EXERCISE GOAL
Going line by line through the listing below, count those with the string "stage" and answer with the number alone.

DATA
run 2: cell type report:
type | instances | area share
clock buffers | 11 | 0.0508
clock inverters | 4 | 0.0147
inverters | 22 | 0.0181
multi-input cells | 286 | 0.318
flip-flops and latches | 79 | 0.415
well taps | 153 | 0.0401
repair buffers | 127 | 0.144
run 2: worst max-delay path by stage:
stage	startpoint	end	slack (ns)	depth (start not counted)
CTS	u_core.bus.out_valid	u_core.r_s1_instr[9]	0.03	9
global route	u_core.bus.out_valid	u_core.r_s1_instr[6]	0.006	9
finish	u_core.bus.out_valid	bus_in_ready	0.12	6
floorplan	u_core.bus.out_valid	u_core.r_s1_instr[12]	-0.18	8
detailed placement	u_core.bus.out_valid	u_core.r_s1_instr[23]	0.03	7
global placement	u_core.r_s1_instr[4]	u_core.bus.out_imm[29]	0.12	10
--
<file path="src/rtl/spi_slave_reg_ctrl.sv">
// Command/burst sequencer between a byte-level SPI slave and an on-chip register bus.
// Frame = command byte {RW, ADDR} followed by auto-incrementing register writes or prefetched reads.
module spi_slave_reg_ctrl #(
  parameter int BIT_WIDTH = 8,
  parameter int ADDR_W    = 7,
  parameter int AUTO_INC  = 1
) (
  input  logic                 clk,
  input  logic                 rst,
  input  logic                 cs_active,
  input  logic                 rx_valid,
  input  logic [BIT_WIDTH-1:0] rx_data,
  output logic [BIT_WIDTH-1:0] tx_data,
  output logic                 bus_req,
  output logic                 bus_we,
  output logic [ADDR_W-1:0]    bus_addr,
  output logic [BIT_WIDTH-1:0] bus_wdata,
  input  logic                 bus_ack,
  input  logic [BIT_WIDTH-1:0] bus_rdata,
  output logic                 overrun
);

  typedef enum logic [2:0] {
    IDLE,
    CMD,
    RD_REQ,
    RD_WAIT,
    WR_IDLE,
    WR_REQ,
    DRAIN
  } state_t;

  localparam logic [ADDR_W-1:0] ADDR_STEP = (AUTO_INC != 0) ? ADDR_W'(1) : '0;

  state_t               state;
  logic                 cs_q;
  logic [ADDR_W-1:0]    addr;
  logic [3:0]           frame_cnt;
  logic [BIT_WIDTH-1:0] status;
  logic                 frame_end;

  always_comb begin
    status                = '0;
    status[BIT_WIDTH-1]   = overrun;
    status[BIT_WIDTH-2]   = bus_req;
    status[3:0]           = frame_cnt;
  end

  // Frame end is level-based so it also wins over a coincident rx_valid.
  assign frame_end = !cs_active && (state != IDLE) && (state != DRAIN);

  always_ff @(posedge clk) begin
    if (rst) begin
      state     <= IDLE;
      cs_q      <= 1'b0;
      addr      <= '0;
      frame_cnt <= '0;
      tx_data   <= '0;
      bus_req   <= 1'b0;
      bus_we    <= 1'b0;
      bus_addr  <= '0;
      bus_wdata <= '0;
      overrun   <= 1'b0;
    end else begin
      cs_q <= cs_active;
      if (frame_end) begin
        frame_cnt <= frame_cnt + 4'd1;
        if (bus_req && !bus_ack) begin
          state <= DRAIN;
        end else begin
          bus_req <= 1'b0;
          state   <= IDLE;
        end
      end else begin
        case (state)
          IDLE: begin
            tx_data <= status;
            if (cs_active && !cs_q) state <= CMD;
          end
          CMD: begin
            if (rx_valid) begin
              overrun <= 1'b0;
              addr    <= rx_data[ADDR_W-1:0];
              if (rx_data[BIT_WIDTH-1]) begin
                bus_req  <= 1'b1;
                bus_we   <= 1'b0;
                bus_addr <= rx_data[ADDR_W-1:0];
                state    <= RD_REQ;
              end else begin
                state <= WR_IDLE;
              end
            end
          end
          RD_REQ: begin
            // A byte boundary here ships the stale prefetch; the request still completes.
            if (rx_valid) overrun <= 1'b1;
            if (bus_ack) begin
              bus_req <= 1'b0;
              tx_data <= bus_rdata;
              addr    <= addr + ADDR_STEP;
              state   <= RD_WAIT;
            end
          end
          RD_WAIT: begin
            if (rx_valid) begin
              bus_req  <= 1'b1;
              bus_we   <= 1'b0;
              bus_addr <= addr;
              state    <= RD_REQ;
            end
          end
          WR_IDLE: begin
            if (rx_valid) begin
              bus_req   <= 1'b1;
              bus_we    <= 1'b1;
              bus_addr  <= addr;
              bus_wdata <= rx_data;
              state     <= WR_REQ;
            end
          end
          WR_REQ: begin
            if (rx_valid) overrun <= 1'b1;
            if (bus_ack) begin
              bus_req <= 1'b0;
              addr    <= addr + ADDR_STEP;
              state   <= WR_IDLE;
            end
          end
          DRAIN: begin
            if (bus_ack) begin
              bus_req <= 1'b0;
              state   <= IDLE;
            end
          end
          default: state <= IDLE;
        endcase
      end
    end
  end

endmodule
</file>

SOLVED PROBLEM
2